Plans were made. I decided to go with Toby to Northern California to visit my family on Monday January 31. On the Thursday before that I received a devastating phone call from the son of one of my closest friends. He told me that his brother had committed suicide. I had spent the first days of his life, helping my friend, his mother, my friend learn to care for him. He was the apple of his father's eye, his mothers pride and joy. My background as a nurse and mother myself was just what was needed to get them all off on the right foot. 'Mary'(not her real name) and I shared the joys and trial of motherhood over the years. As time went by it became apparent that both of our sons had serious problem with mental illness. drug abuse and alcoholism. We both struggled to understand and to cope. Our lives were dotted with good times and bad. There were hospitalizations, and rehab. We went to alanon meetings and read books on codependency. We did our best to not be part of the problem. But it wasnt easy. When do you stop being a mother, stop trying to help your son find his way and look to yourself and your needs? Neither of us knew the answer. Mary's son married twice. The second marriage was to an alcoholic. My son was never able to keep a relationship going long enough to get married. Mary's son had a son. He was 2 1/2 when his father put a gun to his head and pulled the trigger.
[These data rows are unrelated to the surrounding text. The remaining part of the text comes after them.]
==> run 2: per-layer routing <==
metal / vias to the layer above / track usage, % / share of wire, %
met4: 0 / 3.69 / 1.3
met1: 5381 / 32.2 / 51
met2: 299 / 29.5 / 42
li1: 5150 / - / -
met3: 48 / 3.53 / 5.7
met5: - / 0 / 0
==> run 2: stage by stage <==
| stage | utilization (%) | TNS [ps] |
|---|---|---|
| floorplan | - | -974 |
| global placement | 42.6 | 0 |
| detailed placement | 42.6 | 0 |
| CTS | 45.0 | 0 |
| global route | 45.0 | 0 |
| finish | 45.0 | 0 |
The next week was spent supporting my friend through the nightmare of funeral plans, and custody hearings for her grandson. My sister who is also close to Mary flew down to spend the weekend with her after the funeral.
On Monday my sister and I drove to Northern California with Toby in the back seat. Our thoughts were with Mary and what she was going through. I told Shirley that it could be me next, sitting beside the body of my son. He was killing himself just as surely as Bob did. He was taking the slow route with alcohol. Lots and lots of alcohol.